According to reliability first, what will be the effect of abnormal switching?
Assume that the main-standby delay between the main library A and the standby library B is 30 minutes. At this time, the main library A is powered off, and the HA system needs to switch B as the main library. In the active handover, you can wait until the active-standby delay is less than 5s before starting the handover, but at this time there is no choice.

  • Reliability priority strategy, the main library is not available

The reliability priority strategy is adopted , and the switch can only be performed after the SBM of standby database B is =0. But now it is more serious than just before. It is not that the system is read-only and not writable, but that the system is completely unusable. Because, after the main library A is powered off, our connection has not been switched to the standby library B.

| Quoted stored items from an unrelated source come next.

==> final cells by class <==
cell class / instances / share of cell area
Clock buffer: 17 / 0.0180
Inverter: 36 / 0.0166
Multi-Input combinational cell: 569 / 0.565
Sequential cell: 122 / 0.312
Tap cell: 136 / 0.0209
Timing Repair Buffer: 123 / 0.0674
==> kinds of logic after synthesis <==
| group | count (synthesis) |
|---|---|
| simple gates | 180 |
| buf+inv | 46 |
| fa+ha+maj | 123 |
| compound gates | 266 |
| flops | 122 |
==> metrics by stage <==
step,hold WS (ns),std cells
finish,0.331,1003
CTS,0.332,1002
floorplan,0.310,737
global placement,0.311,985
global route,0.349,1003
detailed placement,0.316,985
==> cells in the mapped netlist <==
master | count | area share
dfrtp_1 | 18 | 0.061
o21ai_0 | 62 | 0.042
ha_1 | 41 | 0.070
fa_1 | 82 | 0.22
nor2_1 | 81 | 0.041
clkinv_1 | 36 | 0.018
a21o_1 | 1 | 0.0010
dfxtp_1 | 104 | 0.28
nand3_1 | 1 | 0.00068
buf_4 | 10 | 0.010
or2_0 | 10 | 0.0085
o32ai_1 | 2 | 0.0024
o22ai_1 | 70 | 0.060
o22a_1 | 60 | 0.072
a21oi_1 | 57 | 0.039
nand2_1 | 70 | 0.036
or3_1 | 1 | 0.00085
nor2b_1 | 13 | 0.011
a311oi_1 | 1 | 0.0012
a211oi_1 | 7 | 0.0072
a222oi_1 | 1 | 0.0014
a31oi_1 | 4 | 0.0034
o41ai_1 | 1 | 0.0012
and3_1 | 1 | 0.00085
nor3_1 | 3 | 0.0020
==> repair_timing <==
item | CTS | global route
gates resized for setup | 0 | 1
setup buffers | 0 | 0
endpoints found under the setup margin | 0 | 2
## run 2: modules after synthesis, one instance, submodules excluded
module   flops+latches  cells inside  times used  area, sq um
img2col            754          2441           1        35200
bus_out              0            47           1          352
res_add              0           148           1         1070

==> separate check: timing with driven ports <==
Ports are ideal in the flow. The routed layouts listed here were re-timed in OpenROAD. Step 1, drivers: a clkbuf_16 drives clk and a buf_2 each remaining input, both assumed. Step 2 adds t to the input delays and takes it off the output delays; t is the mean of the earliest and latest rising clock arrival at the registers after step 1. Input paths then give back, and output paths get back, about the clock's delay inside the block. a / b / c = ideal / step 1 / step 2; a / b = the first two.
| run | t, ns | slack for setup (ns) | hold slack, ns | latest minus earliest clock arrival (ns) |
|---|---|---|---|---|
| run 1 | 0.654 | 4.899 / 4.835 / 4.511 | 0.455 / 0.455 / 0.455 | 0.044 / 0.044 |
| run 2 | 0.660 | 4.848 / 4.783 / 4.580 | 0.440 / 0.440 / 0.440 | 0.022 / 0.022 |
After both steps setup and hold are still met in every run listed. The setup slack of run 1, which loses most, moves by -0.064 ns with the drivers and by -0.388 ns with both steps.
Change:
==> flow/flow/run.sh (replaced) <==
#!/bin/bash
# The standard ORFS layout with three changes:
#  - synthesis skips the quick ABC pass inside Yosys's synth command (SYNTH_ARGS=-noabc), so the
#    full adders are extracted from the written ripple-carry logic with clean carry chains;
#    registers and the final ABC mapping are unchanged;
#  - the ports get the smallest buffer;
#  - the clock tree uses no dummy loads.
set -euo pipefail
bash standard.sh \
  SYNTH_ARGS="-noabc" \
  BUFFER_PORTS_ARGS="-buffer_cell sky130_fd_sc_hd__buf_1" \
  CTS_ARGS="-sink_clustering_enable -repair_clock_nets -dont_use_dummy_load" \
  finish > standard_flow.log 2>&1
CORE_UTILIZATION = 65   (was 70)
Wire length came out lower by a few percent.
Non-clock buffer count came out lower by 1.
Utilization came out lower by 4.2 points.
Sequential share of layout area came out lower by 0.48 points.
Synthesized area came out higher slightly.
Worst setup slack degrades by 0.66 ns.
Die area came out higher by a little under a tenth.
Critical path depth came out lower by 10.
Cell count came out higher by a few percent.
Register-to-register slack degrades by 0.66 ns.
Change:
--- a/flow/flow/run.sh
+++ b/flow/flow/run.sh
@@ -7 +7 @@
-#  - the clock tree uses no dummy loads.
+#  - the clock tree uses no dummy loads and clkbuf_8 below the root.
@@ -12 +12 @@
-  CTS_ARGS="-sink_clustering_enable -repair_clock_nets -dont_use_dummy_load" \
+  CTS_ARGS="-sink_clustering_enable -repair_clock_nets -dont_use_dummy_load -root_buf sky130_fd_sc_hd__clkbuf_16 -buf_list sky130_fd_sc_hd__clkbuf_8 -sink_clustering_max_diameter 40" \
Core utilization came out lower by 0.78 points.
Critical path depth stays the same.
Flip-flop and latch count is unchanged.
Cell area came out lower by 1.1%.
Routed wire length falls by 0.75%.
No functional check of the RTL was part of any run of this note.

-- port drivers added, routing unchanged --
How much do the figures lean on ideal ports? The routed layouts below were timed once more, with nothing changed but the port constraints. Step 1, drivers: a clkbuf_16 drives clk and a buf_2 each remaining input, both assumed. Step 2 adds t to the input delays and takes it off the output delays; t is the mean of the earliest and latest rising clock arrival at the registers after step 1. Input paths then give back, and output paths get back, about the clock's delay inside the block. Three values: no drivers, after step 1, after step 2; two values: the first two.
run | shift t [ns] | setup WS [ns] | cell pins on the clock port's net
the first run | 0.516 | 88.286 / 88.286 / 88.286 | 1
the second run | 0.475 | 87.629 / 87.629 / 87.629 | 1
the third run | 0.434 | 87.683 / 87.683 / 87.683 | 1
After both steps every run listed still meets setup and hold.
Source: an optimization exercise on an open RTL-to-GDS flow (aim: small area and a short achievable clock period). Production flows keep margins and buffers that such runs may drop.
Function was checked by simulation only, so behaviour that the tests miss may differ from the original.
No activity file was given, so power comes from the tool's default toggle rates.

==> flow/design.v <==
module beam_topk_sort #(
    parameter int NBEAM_IN = 64,
    parameter int BEAM     = 16,
    parameter int PWR_W    = 32
) (
    input  logic                        i_clk,
    input  logic                        i_reset_n,
    input  logic                        i_pwr_vld,
    input  logic                        i_pwr_sop,
    input  logic [PWR_W-1:0]            i_pwr_data,
    output logic [BEAM-1:0][7:0]        o_beam_idx,
    output logic [BEAM-1:0][PWR_W-1:0]  o_beam_pwr,
    output logic                        o_rbg_load,
    output logic                        o_busy,
    output logic                        o_err_sop
);
    localparam int IW = 6;                        
    localparam logic [IW-1:0] CNT_LAST_C = IW'(NBEAM_IN - 1);
    localparam int HW = PWR_W / 2;               
    logic            collect_r;      
    logic            flush_r;        
    logic [IW-1:0]   last_r;         
    logic            rbg_load_r;
    logic            err_sop_r;
    logic start_s, beam_s, take_s, acc_s;
    assign start_s = i_pwr_vld &  i_pwr_sop;
    assign beam_s  = i_pwr_vld & ~i_pwr_sop;
    assign take_s  = beam_s & collect_r;          
    assign acc_s   = start_s | take_s;            
    always_ff @(posedge i_clk) begin
        if (!i_reset_n) begin
            collect_r  <= 1'b0;
            flush_r    <= 1'b0;
            last_r     <= '0;
            rbg_load_r <= 1'b0;
            err_sop_r  <= 1'b0;
        end else begin
            rbg_load_r <= flush_r;
            err_sop_r  <= (start_s & collect_r) | (beam_s & ~collect_r);
            if (start_s) begin
                collect_r <= 1'b1;
                flush_r   <= 1'b0;
                last_r    <= '0;
            end else if (take_s) begin
                last_r    <= last_r + IW'(1);
                if (last_r == CNT_LAST_C - IW'(1)) begin
                    collect_r <= 1'b0;
                    flush_r   <= 1'b1;
                end else begin
                    flush_r   <= 1'b0;
                end
            end else begin
                flush_r   <= 1'b0;
            end
        end
    end
    logic [BEAM-1:0][PWR_W-1:0] list_pwr_r;
    logic [BEAM-1:0][IW-1:0]    list_idx_r;
    logic [BEAM-1:0]            list_vld_r;   
    logic [PWR_W-1:0]           smp_pwr_r;    
    logic [BEAM-1:0]            hi_gt_r, hi_eq_r, lo_ge_r;
    logic                       smp_acc_r;    
    logic [BEAM-1:0] ge_s;            
    always_comb begin
        for (int i = 0; i < BEAM; i++)
            ge_s[i] = ~smp_acc_r |
                      (list_vld_r[i] & (hi_gt_r[i] | (hi_eq_r[i] & lo_ge_r[i])));
    end
    logic [BEAM-1:0][PWR_W-1:0] ins_pwr_s;
    logic [BEAM-1:0][IW-1:0]    ins_idx_s;
    logic [BEAM-1:0]            ins_vld_s;
    for (genvar i = 0; i < BEAM; i++) begin : g_ins
        if (i == 0) begin : g_first
            assign ins_pwr_s[i] = ge_s[i] ? list_pwr_r[i] : smp_pwr_r;
            assign ins_idx_s[i] = ge_s[i] ? list_idx_r[i] : last_r;
        end else begin : g_rest
            beam_topk_ins #(.W(PWR_W + IW)) u_ins (
                .keep (ge_s[i]),
                .take (ge_s[i-1] & ~ge_s[i]),
                .up_s (~ge_s[i-1]),
                .own  ({list_pwr_r[i],   list_idx_r[i]}),
                .smp  ({smp_pwr_r,       last_r}),
                .up   ({list_pwr_r[i-1], list_idx_r[i-1]}),
                .d    ({ins_pwr_s[i],    ins_idx_s[i]})
            );
        end
    end
    always_comb begin
        if (start_s)
            ins_vld_s = '0;
        else if (ge_s[BEAM-1])
            ins_vld_s = list_vld_r;
        else
            ins_vld_s = {list_vld_r[BEAM-2:0], 1'b1};
    end
    logic [BEAM:0]   in_gt_s, in_eq_s, in_ge_s;
    logic [BEAM-1:0] nx_gt_s, nx_eq_s, nx_ge_s;
    always_comb begin
        for (int i = 0; i < BEAM; i++) begin
            in_gt_s[i] = list_pwr_r[i][PWR_W-1:HW] >  i_pwr_data[PWR_W-1:HW];
            in_eq_s[i] = list_pwr_r[i][PWR_W-1:HW] == i_pwr_data[PWR_W-1:HW];
            in_ge_s[i] = list_pwr_r[i][HW-1:0]     >= i_pwr_data[HW-1:0];
        end
        in_gt_s[BEAM] = smp_pwr_r[PWR_W-1:HW] >  i_pwr_data[PWR_W-1:HW];
        in_eq_s[BEAM] = smp_pwr_r[PWR_W-1:HW] == i_pwr_data[PWR_W-1:HW];
        in_ge_s[BEAM] = smp_pwr_r[HW-1:0]     >= i_pwr_data[HW-1:0];
        for (int i = 0; i < BEAM; i++) begin
            if (ge_s[i]) begin
                nx_gt_s[i] = in_gt_s[i];
                nx_eq_s[i] = in_eq_s[i];
                nx_ge_s[i] = in_ge_s[i];
            end else if (i == 0 || ge_s[(i == 0) ? 0 : i-1]) begin
                nx_gt_s[i] = in_gt_s[BEAM];
                nx_eq_s[i] = in_eq_s[BEAM];
                nx_ge_s[i] = in_ge_s[BEAM];
            end else begin
                nx_gt_s[i] = in_gt_s[(i == 0) ? 0 : i-1];
                nx_eq_s[i] = in_eq_s[(i == 0) ? 0 : i-1];
                nx_ge_s[i] = in_ge_s[(i == 0) ? 0 : i-1];
            end
        end
    end
    always_ff @(posedge i_clk) begin
        list_pwr_r <= ins_pwr_s;
        list_idx_r <= ins_idx_s;
        list_vld_r <= ins_vld_s;
        smp_pwr_r  <= i_pwr_data;
        smp_acc_r  <= acc_s;
        hi_gt_r    <= nx_gt_s;
        hi_eq_r    <= nx_eq_s;
        lo_ge_r    <= nx_ge_s;
    end
    logic [BEAM-1:0][IW-1:0]    beam_idx_r, beam_idx_s;
    logic [BEAM-1:0][PWR_W-1:0] beam_pwr_r, beam_pwr_s;
    logic                       out_ld_s, out_hd_s, out_rs_s;
    assign out_ld_s = i_reset_n &  flush_r;
    assign out_hd_s = i_reset_n & ~flush_r;
    assign out_rs_s = ~i_reset_n;
    for (genvar i = 0; i < BEAM; i++) begin : g_out
        for (genvar b = 0; b < PWR_W; b++) begin : g_pwr
            beam_topk_hold0 u_h (.ld(out_ld_s), .hd(out_hd_s),
                                 .n(ins_pwr_s[i][b]), .q(beam_pwr_r[i][b]),
                                 .d(beam_pwr_s[i][b]));
        end
        for (genvar b = 0; b < IW; b++) begin : g_idx
            if (((i >> b) & 1) != 0) begin : g_one
                beam_topk_hold1 u_h (.ld(out_ld_s), .hd(out_hd_s), .rs(out_rs_s),
                                     .n(ins_idx_s[i][b]), .q(beam_idx_r[i][b]),
                                     .d(beam_idx_s[i][b]));
            end else begin : g_zero
                beam_topk_hold0 u_h (.ld(out_ld_s), .hd(out_hd_s),
                                     .n(ins_idx_s[i][b]), .q(beam_idx_r[i][b]),
                                     .d(beam_idx_s[i][b]));
            end
        end
    end
    always_ff @(posedge i_clk) begin
        beam_idx_r <= beam_idx_s;
        beam_pwr_r <= beam_pwr_s;
    end
    always_comb begin
        for (int i = 0; i < BEAM; i++)
            o_beam_idx[i] = {{(8-IW){1'b0}}, beam_idx_r[i]};
    end
    assign o_beam_pwr = beam_pwr_r;
    assign o_rbg_load = rbg_load_r;
    assign o_busy     = collect_r;
    assign o_err_sop  = err_sop_r;
endmodule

  • Can I switch directly to standby database B, but keep B read-only?
    No way. Because, during this period of time, the application of the transfer log has not been completed. If the active/standby switch is initiated directly, the client query cannot see the previously executed transaction, and it will be considered "data loss".

Although the data will be restored as the transfer log continues to be used, for some businesses, the "temporary data loss status" cannot be accepted.

On the premise of satisfying data reliability, the availability of MySQL's high-availability system depends on the delay of active and standby. The smaller the delay, the shorter the service recovery time and the higher the availability when the main library fails.